HOAGY CARMICHAEL Vol.2
'Riverboat Shuffle' Original Recordings 1927-1938
The image of Hoagy Carmichael is one of the most
indelible in show business. Hunched over a rinkydink
piano, Hoagy's unsmiling face peers out at the
camera, his brow wrinkled, fedora pushed up high
on his forehead, sleeves rolled up, with an everpresent
cigarette dangling from his mouth. His
casual, laconic visage implies an 'I've-seen-it-all'
attitude; cool and knowing, dry as the Indiana
heartland he came from. The songs associated with
Carmichael were just as lackadaisical; "Star Dust,"
"Lazy River", "Georgia On My Mind", "Lazy
Bones", and "Rockin' Chair" all helped define his
lonesome saloon singer image. Although these are
his most famous compositions, there was a lot
more to Hoagy Carmichael's songwriting brilliance,
as this disc will endeavour to show.
Hoagland Howard Carmichael (1899-1981)
was one of the most gifted songwriters America
has ever produced. His life story was encapsulated
in the notes to Volume 1 in this series (Mr Music
Master - Naxos 8.120574) and detailed in Richard
Sudhalter's biography, Stardust Melody (Oxford
University Press, 2002). Whereas Volume 1
stressed Hoagy's genius as a songwriter, on this
disc we hear Carmichael the jazz icon, palling
around with the likes of Bix Beiderbecke, Joe
Venuti, and Eddie Lang, playing piano, and
recording with his own orchestra.
The 1929 recording by Irving Mills' Hotsy
Totsy Gang of Carmichael's immortal Star Dust is
a sprightly dance tune interrupted only by Hoagy's
wistful piano interlude. The song's famous lyrics,
crafted by Mitchell Parish, one of Irving Mills' staff
writers, had not yet been added and Mills'
musicians were still thinking of it in terms of its jazz
origins rather than as the sentimental favourite it
would soon become.
Originally issued on a 12-inch 78, Washboard
Blues is a study in weariness, a common theme in
Carmichael compositions. The lyrics were written
in vernacular dialect by Fred Callaghan, a
gravestone cutter and part-time poet who painted
a portrait of despondency from the point of view of
a weary black woman washing clothes. With its
complex structure and constantly changing
tempos, Paul Whiteman's version of "Washboard
Blues" was far ahead of its time, a sophisticated
mini-suite in the midst of an era steeped in
traditional Tin Pan Alley platitudes. Carmichael
makes his only appearance with the Whiteman
orchestra in this version, which was the first
arranged by Bill Challis. This is also Bix
Beiderbecke's debut with Whiteman, leading a hot
quartet break featuring Tommy (trombone) and
Jimmy (clarinet) Dorsey and Steve Brown (bass).

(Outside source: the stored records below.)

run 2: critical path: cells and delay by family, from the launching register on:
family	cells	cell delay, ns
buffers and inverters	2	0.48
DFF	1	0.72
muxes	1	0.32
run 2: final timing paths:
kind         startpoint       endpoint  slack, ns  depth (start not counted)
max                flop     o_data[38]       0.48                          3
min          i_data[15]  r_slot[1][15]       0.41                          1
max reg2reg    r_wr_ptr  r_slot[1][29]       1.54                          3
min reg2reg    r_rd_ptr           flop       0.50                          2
### config.mk
export PLATFORM = sky130hd
export DESIGN_NAME = tick_timer_bank_unit
export DESIGN_NICKNAME = d
export VERILOG_FILES = /design/src/rtl/ttb_pkg.sv /design/src/rtl/ttb_cell.sv /design/src/rtl/tick_timer_bank_unit.sv
export SDC_FILE = /design/constraint.sdc
export NUM_CORES = 2
export LEC_CHECK = 0
export BUFFER_PORTS_ARGS = -buffer_cell sky130_fd_sc_hd__buf_2
export CAP_MARGIN = 20
export CORE_MARGIN = 2
export CORE_UTILIZATION = 45
export CTS_CLUSTER_SIZE = 14
export DETAILED_ROUTE_END_ITERATION = 8
export PLACE_DENSITY_LB_ADDON = 0.15
export SYNTH_ARGS = -nofsm -noshare
export SYNTH_HDL_FRONTEND = slang
export SYNTH_SLANG_ARGS = --single-unit
### constraint.sdc
create_clock -name clk -period 4.2 [get_ports clk]
set_clock_uncertainty 0.15 [all_clocks]
set_input_delay 0.42 -clock clk [delete_from_list [all_inputs] [get_ports clk]]
set_output_delay 0.42 -clock clk [all_outputs]
set_load 0.02 [all_outputs]
File: src/hw/rtl/mpsq_cell.sv
// One column cell: holds a column of base, accumulator and scratch, and a MAC lane.
`timescale 1ns / 1ps
module mpsq_cell import mpsq_pkg::*; #(
  parameter int DIM = 8,
  parameter int COL = 0
) (
  input  logic              clk,
  input  logic              rst,
  input  cell_ctl_t         ctl,
  input  logic [((DIM > 1) ? $clog2(DIM) : 1)-1:0] row,
  input  logic [((DIM > 1) ? $clog2(DIM) : 1)-1:0] nm1,
  input  logic              ld_sel,
  input  logic [DATA_W-1:0] ld_data,
  input  logic [DATA_W-1:0] pass_in,
  output logic [DATA_W-1:0] pass_out,
  output logic [DATA_W-1:0] acc_rd
);

  localparam int RW = (DIM > 1) ? $clog2(DIM) : 1;
  localparam logic [RW-1:0] COL_IDX = RW'(COL);

  logic [DATA_W-1:0] base_mem [DIM];
  logic [DATA_W-1:0] acc_mem  [DIM];
  logic [DATA_W-1:0] scr_mem  [DIM];
  logic [DATA_W-1:0] pass;
  logic [DATA_W-1:0] prod;
  logic [DATA_W-1:0] sum;
  logic              prod_vld;
  logic [RW-1:0]     idx;
  logic [RW-1:0]     rd_addr;
  logic [DATA_W-1:0] base_rd;

  // single base read port: row on capture, ring index while stepping
  assign rd_addr  = ctl.step ? idx : row;
  assign base_rd  = base_mem[rd_addr];
  assign pass_out = pass;
  assign acc_rd   = acc_mem[row];

  // pass ring and its column index
  always_ff @(posedge clk) begin
    if (ctl.capture) begin
      pass <= ctl.lhs_acc ? acc_mem[row] : base_rd;
      idx  <= COL_IDX;
    end else if (ctl.step) begin
      pass <= pass_in;
      idx  <= (idx == nm1) ? '0 : idx + 1'b1;
    end
  end

  // multiply stage
  always_ff @(posedge clk) begin
    if (ctl.step) begin
      prod <= pass * base_rd;
    end
  end

  always_ff @(posedge clk) begin
    if (rst) begin
      prod_vld <= 1'b0;
    end else begin
      prod_vld <= ctl.step;
    end
  end

  // accumulate stage
  always_ff @(posedge clk) begin
    if (ctl.clr_sum) begin
      sum <= '0;
    end else if (prod_vld) begin
      sum <= sum + prod;
    end
  end

  // column storage writes
  always_ff @(posedge clk) begin
    if (ctl.load_base && ld_sel) begin
      base_mem[row] <= ld_data;
    end else if (ctl.copy_base) begin
      base_mem[row] <= scr_mem[row];
    end
    if (ctl.init_acc) begin
      acc_mem[row] <= (row == COL_IDX) ? DATA_W'(1) : '0;
    end else if (ctl.copy_acc) begin
      acc_mem[row] <= scr_mem[row];
    end
    if (ctl.wr_scratch) begin
      scr_mem[row] <= sum;
    end
  end

endmodule

File: config.mk
export PLATFORM = sky130hd
export DESIGN_NAME = mpsq_cell
export DESIGN_NICKNAME = d
export VERILOG_FILES = /design/src/hw/rtl/mpsq_pkg.sv /design/src/hw/rtl/mpsq_cell.sv
export SDC_FILE = /design/constraint.sdc
export NUM_CORES = 2
export LEC_CHECK = 0
export BUFFER_PORTS_ARGS = -buffer_cell sky130_fd_sc_hd__buf_2
export CAP_MARGIN = 20
export CELL_PAD_IN_SITES_DETAIL_PLACEMENT = 0
export CELL_PAD_IN_SITES_GLOBAL_PLACEMENT = 1
export CORE_AREA = 3 3 311 313
export DETAILED_ROUTE_END_ITERATION = 8
export DIE_AREA = 0 0 314 316
export PLACE_DENSITY_LB_ADDON = 0.05
export SLEW_MARGIN = 15
export SYNTH_ARGS = -nofsm -noshare
export SYNTH_HDL_FRONTEND = slang
export SYNTH_SLANG_ARGS = --single-unit
File: constraint.sdc
create_clock -name clk -period 13.73 [get_ports clk]
set_input_delay 2.0595 -clock clk [delete_from_list [all_inputs] [get_ports clk]]
set_output_delay 2.0595 -clock clk [all_outputs]
set_load 0.02 [all_outputs]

Rampart Street Blues is by the Cotton Pickers,
a New York pickup group featuring stalwarts from
Red Nichols' stable of standout jazz soloists,
including the Dorsey Brothers, Glenn Miller, Arthur
Schutt, Perry Botkin, Joe Tarto, and Stan King.

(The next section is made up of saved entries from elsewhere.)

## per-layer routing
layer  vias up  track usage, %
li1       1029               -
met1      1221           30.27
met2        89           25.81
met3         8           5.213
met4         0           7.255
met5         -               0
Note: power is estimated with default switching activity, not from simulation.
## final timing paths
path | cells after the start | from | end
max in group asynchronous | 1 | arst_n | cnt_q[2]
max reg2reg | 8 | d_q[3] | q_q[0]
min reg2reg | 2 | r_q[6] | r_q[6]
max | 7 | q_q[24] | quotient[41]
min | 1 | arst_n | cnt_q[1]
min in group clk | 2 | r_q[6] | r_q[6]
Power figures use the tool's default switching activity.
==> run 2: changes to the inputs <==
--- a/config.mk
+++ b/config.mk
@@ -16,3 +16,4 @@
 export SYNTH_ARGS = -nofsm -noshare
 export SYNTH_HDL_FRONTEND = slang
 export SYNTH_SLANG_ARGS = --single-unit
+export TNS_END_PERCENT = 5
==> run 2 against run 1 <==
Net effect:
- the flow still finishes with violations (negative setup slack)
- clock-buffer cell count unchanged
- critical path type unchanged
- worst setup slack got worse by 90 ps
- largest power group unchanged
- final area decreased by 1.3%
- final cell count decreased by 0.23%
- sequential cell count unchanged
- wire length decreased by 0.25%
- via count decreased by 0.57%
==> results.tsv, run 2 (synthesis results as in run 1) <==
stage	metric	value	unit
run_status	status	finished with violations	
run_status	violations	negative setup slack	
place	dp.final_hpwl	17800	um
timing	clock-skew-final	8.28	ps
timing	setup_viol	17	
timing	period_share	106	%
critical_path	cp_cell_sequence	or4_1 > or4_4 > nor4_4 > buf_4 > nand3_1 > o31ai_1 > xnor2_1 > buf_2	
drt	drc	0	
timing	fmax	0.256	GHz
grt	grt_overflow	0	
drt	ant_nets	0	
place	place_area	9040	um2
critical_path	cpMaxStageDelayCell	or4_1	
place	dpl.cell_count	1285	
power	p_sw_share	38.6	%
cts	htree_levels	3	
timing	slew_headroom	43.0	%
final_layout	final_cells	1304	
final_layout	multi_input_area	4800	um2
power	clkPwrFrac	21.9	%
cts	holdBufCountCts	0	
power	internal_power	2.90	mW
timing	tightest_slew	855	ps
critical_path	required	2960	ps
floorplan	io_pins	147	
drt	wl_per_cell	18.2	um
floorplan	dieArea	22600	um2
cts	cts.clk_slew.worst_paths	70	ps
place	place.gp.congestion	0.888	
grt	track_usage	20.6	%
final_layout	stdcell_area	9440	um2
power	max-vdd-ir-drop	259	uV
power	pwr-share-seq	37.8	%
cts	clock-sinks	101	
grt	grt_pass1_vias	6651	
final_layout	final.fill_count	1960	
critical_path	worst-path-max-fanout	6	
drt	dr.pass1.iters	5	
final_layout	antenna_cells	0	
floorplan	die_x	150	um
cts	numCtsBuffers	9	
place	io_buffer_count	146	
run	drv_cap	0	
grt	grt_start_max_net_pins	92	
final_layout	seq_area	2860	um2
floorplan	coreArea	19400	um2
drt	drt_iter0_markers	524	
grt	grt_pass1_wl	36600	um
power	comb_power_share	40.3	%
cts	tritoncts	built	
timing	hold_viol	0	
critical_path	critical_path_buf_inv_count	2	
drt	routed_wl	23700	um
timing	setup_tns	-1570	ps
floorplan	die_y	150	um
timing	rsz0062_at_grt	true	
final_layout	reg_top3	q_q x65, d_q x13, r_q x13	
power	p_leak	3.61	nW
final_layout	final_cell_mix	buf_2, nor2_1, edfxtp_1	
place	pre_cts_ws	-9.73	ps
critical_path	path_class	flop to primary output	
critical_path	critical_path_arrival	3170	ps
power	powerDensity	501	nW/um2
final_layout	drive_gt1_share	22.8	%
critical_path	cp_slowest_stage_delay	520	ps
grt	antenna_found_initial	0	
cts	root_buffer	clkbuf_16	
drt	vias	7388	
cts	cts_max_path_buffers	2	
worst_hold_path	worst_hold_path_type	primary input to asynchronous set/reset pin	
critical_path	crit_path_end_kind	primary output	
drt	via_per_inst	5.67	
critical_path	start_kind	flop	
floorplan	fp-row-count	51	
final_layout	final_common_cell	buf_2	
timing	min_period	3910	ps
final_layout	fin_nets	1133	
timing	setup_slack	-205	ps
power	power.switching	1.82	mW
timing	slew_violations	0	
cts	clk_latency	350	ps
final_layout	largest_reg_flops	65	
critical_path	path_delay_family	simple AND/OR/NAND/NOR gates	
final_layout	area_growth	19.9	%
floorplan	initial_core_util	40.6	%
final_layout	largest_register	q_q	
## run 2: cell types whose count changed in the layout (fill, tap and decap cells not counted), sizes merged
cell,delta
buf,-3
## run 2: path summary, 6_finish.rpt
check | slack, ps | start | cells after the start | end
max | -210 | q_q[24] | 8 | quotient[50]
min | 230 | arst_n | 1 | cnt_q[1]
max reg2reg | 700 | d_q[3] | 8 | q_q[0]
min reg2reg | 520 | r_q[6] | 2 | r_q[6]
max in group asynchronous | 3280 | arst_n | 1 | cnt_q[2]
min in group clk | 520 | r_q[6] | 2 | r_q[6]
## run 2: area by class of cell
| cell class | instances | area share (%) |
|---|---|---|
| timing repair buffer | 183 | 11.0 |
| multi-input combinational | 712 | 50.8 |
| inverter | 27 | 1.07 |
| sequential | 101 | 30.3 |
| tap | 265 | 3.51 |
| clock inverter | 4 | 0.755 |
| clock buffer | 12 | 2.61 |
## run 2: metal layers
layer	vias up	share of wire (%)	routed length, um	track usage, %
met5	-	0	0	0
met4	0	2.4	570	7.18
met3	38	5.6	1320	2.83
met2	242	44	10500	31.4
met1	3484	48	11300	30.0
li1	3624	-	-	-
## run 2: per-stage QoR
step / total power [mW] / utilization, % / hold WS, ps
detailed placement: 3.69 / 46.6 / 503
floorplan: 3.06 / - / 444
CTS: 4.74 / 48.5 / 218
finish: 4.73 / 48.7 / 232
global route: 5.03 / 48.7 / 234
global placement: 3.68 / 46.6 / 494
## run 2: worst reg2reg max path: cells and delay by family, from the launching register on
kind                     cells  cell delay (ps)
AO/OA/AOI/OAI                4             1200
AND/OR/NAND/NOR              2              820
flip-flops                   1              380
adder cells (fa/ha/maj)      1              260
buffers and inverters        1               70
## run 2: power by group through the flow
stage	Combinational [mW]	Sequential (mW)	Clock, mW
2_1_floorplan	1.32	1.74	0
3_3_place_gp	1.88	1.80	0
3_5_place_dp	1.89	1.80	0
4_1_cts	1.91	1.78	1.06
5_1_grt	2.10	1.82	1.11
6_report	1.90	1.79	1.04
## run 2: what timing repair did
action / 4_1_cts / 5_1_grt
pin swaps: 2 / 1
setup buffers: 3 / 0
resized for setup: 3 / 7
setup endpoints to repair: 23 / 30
File: config.mk
export PLATFORM = sky130hd
export DESIGN_NAME = first_substring_match_finder
export DESIGN_NICKNAME = d
export VERILOG_FILES = /design/src/hdl/fsmf_pkg.sv /design/src/hdl/first_substring_match_finder.sv /design/src/hdl/fsmf_cfg_regs.sv /design/src/hdl/fsmf_match_core.sv
export SDC_FILE = /design/constraint.sdc
export NUM_CORES = 1
export LEC_CHECK = 0
export ABC_AREA = 1
export BUFFER_PORTS_ARGS = -buffer_cell sky130_fd_sc_hd__buf_2
export CORE_UTILIZATION = 39
export DETAILED_ROUTE_END_ITERATION = 10
export PLACE_DENSITY_LB_ADDON = 0.25
export SETUP_SLACK_MARGIN = 0.5
export SLEW_MARGIN = 10
export SYNTH_ARGS = -nofsm -noshare
export SYNTH_HDL_FRONTEND = slang
export SYNTH_SLANG_ARGS = --single-unit
export TNS_END_PERCENT = 50
File: constraint.sdc
create_clock -name clk_i -period 7.28 [get_ports clk_i]
set_input_delay 0.364 -clock clk_i [delete_from_list [all_inputs] [get_ports clk_i]]
set_output_delay 0.364 -clock clk_i [all_outputs]
set_load 0.03 [all_outputs]
File: src/hdl/fsmf_pkg.sv
package fsmf_pkg;

  // Depth of the byte window and the longest needle the block can match.
  localparam int MaxNeedle = 16;
  localparam int WinIdxW   = (MaxNeedle > 1) ? $clog2(MaxNeedle) : 1;

  // Needle bytes held by the two 64-bit configuration registers.
  localparam int CfgNeedleBytes = 16;
  localparam int NeedleLenW     = 5;
  localparam int CfgDataW       = 64;
  localparam int CfgIdxW        = 2;
  localparam int PosW           = 32;

  typedef enum logic [CfgIdxW-1:0] {
    RegNeedleLength = 2'd0,
    RegNeedleLow    = 2'd1,
    RegNeedleHigh   = 2'd2
  } cfg_reg_e;

  typedef struct packed {
    logic [7:0] data_byte;
    logic       last_byte;
  } in_t;

  typedef struct packed {
    logic            found;
    logic [PosW-1:0] match_position;
  } out_t;

  typedef struct packed {
    logic [NeedleLenW-1:0]       needle_length;
    logic [8*CfgNeedleBytes-1:0] needle;
  } cfg_t;

  typedef struct packed {
    logic emit;
    out_t res;
  } core_res_t;

endpackage
File: src/rtl/rc_serial_frame_decoder_top.sv
// Serial RC frame decoder: frame sync, payload capture, channel unpack and failsafe.
// An accepted item's result is registered for the next cycle; one item per cycle
// is sustained while m_tready is high; the single result register frees itself once taken.
// Synchronous active-high reset sets the channels to timeout and disarms sync.
// Depends on rcsfd_pkg.
module rc_serial_frame_decoder_top
  import rcsfd_pkg::*;
(
  input  logic        clk,
  input  logic        rst,
  input  logic        s_tvalid,
  output logic        s_tready,
  input  logic [15:0] s_tdata,   // byte_value [7:0], channel_index [12:8], zero [15:13]
  input  logic [1:0]  s_tuser,   // func [1:0]
  output logic        m_tvalid,
  input  logic        m_tready,
  output logic [15:0] m_tdata,   // channel_value [10:0], frame_event [13:11], zero [15:14]
  output logic [1:0]  m_tuser,   // channel_status [1:0]
  input  logic        cfg_we,
  input  logic [2:0]  cfg_index,
  input  logic [10:0] cfg_wdata
);

  logic [7:0]        start_byte;
  logic [7:0]        end_byte;
  logic [3:0]        resync_ticks;
  logic [7:0]        failsafe_ticks;
  logic [CH_W-1:0]   discrete_high;
  logic [CH_W-1:0]   discrete_low;

  chan_entry_t       channel_store [NUM_CHANNELS];
  chan_entry_t       channel_store_next [NUM_CHANNELS];
  logic [7:0]        payload_buffer [PAYLOAD_LEN];
  logic [3:0]        idle_tick_count, idle_tick_count_next;
  logic [7:0]        failsafe_tick_count, failsafe_tick_count_next;
  logic              sync_armed, sync_armed_next;
  logic [POS_W-1:0]  byte_position, byte_position_next;

  logic              pb_we;
  logic [POS_W-1:0]  pb_addr;

  logic [CH_W-1:0]   out_value, out_value_next;
  logic [1:0]        out_status, out_status_next;
  logic [2:0]        out_event, out_event_next;

  logic              accept;
  logic [1:0]        func;
  logic [7:0]        byte_value;
  logic [IDX_W-1:0]  channel_index;
  logic [PAYLOAD_LEN*8-1:0] payload_flat;
  logic [7:0]        flags;
  logic [4:0]        idle_inc;
  logic [8:0]        fs_inc;

  assign s_tready      = !m_tvalid || m_tready;
  assign accept        = s_tvalid && s_tready;
  assign func          = s_tuser;
  assign byte_value    = s_tdata[7:0];
  assign channel_index = s_tdata[12:8];
  assign flags         = payload_buffer[PAYLOAD_LEN-1];
  assign idle_inc      = {1'b0, idle_tick_count} + 5'd1;
  assign fs_inc        = {1'b0, failsafe_tick_count} + 9'd1;

  assign m_tdata = {2'b00, out_event, out_value};
  assign m_tuser = out_status;

  always_comb begin
    for (int i = 0; i < PAYLOAD_LEN; i++) begin
      payload_flat[i*8 +: 8] = payload_buffer[i];
    end
  end

  always_comb begin
    channel_store_next       = channel_store;
    idle_tick_count_next     = idle_tick_count;
    failsafe_tick_count_next = failsafe_tick_count;
    sync_armed_next          = sync_armed;
    byte_position_next       = byte_position;
    pb_we                    = 1'b0;
    pb_addr                  = byte_position - POS_W'(1);
    out_value_next           = '0;
    out_status_next          = STATUS_VALID;
    out_event_next           = EV_NONE;
    case (func)
      FUNC_BYTE: begin
        idle_tick_count_next = '0;
        if (sync_armed) begin
          if (byte_position == '0) begin
            if (byte_value != start_byte) begin
              sync_armed_next = 1'b0;
              out_event_next  = EV_DISCARD;
            end else begin
              byte_position_next = POS_W'(1);
            end
          end else if (byte_position < POS_W'(FRAME_BYTES - 1)) begin
            pb_we              = 1'b1;
            byte_position_next = byte_position + POS_W'(1);
          end else begin
            sync_armed_next = 1'b0;
            if (byte_value == end_byte) begin
              if (flags[FLAG_LOST]) begin
                out_event_next = EV_LOST;
              end else if (flags[FLAG_FAILSAFE]) begin
                for (int i = 0; i < NUM_CHANNELS; i++) begin
                  channel_store_next[i] = CHAN_TIMEOUT;
                end
                out_event_next = EV_FAILSAFE;
              end else begin
                for (int i = 0; i < NUM_PACKED; i++) begin
                  channel_store_next[i] = {1'b0, payload_flat[i*CH_W +: CH_W]};
                end
                channel_store_next[NUM_PACKED] =
                  {1'b0, flags[FLAG_DC1] ? discrete_high : discrete_low};
                channel_store_next[NUM_PACKED+1] =
                  {1'b0, flags[FLAG_DC2] ? discrete_high : discrete_low};
                failsafe_tick_count_next = '0;
                out_event_next           = EV_GOOD;
              end
            end else begin
              out_event_next = EV_DISCARD;
            end
          end
        end
      end
      FUNC_TICK: begin
        if (idle_inc > {1'b0, resync_ticks}) begin
          sync_armed_next      = 1'b1;
          byte_position_next   = '0;
          idle_tick_count_next = '0;
        end else begin
          idle_tick_count_next = idle_inc[3:0];
        end
        if (fs_inc > {1'b0, failsafe_ticks}) begin
          for (int i = 0; i < NUM_CHANNELS; i++) begin
            channel_store_next[i] = CHAN_TIMEOUT;
          end
          failsafe_tick_count_next = '0;
          out_event_next           = EV_TICK_TOUT;
        end else begin
          failsafe_tick_count_next = fs_inc[7:0];
        end
      end
      FUNC_READ: begin
        if (channel_index >= IDX_W'(NUM_CHANNELS)) begin
          out_status_next = STATUS_NO_CH;
        end else if (channel_store[channel_index][CH_W]) begin
          out_status_next = STATUS_TIMEOUT;
        end else begin
          out_value_next = channel_store[channel_index][CH_W-1:0];
        end
      end
      default: begin
      end
    endcase
  end

  always_ff @(posedge clk) begin
    if (rst) begin
      start_byte          <= 8'd15;
      end_byte            <= 8'd0;
      resync_ticks        <= 4'd2;
      failsafe_ticks      <= 8'd64;
      discrete_high       <= 11'd1696;
      discrete_low        <= 11'd352;
      for (int i = 0; i < NUM_CHANNELS; i++) begin
        channel_store[i] <= CHAN_TIMEOUT;
      end
      idle_tick_count     <= '0;
      failsafe_tick_count <= '0;
      sync_armed          <= 1'b0;
      byte_position       <= '0;
      m_tvalid            <= 1'b0;
    end else begin
      if (cfg_we) begin
        unique case (cfg_index)
          REG_START_BYTE:     start_byte     <= cfg_wdata[7:0];
          REG_END_BYTE:       end_byte       <= cfg_wdata[7:0];
          REG_RESYNC_TICKS:   resync_ticks   <= cfg_wdata[3:0];
          REG_FAILSAFE_TICKS: failsafe_ticks <= cfg_wdata[7:0];
          REG_DISCRETE_HIGH:  discrete_high  <= cfg_wdata;
          REG_DISCRETE_LOW:   discrete_low   <= cfg_wdata;
          default: begin
          end
        endcase
      end
      if (accept) begin
        channel_store       <= channel_store_next;
        idle_tick_count     <= idle_tick_count_next;
        failsafe_tick_count <= failsafe_tick_count_next;
        sync_armed          <= sync_armed_next;
        byte_position       <= byte_position_next;
        m_tvalid            <= 1'b1;
      end else if (m_tready) begin
        m_tvalid <= 1'b0;
      end
    end
  end

  always_ff @(posedge clk) begin
    if (accept && pb_we) begin
      payload_buffer[pb_addr] <= byte_value;
    end
    if (accept) begin
      out_value  <= out_value_next;
      out_status <= out_status_next;
      out_event  <= out_event_next;
    end
  end

endmodule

Hoagy sings a rare duet with dance band mainstay
Harold "Scrappy" Lambert.
March of the Hoodlums, based on the
changes to "Tiger Rag," is a manic dixieland march
played by Hoagy's fellow Indiana University friends,
and is highlighted by a spirited alto sax chorus
played by nineteen-year-old Kerval Goodwin.
It has been suggested that the zany session
that produced Jet Black Blues was a 'just-forlaughs'
afterthought featuring Hoagy on
'percussion' (possibly beating on an empty packing
crate) and scat vocal à la "West End Blues". But
since he was supposedly en route from Indianapolis
to Hollywood at this time, his presence remains
cloudy. Nevertheless, this whacked-out track is
highlighted by the eighteen strings of Lonnie
Johnson (twelve) and Eddie Lang (six), with the
label crediting Lang as 'Blind Willie Dunn' in an
attempt to attract race record buyers.
Another Irving Mills track features Hoagy
doubling on piano and celeste. The subject of
Harvey is a parent's 'pride and joy', a predecessor
to 'Leave it to Beaver's' Eddie Haskell, polite
around grown-ups but when they weren't looking,
'always tight, in a fight, shooting craps and out all
night'. Hoagy apparently had a soft spot for
"Harvey", later naming a pet canary Harvey II and
a monkey Harvey III.
The version of Rockin' Chair we have included
is not the earliest one of the song, but it is one of
the best, with Carmichael leading a hand-picked
group that includes such luminaries as Tommy
Dorsey, Benny Goodman, Joe Venuti, a recovering
Bix Beiderbecke, and trumpeter Bubber Miley,
exiled from Duke Ellington's orchestra the previous
year. Hoagy carries on a pseudo-Amos & Andy
dialogue with Irving Brodsky.
Bix delivers a jaunty jazz interlude in the midst
of Barnacle Bill the Sailor, which is otherwise
noteworthy for the famous 'did-he-or-didn't-he'
prank played by Joe Venuti in not exactly singing
the proper words in the band's vocal answers in
the second chorus. Hoagy shares the vocal duties
with the song's co-writer, country music's crusty
curmudgeon Carson Robison.
Bessie Couldn't Help It, recorded
15 September 1930, is noteworthy for being the
last recording ever made by Bix Beiderbecke.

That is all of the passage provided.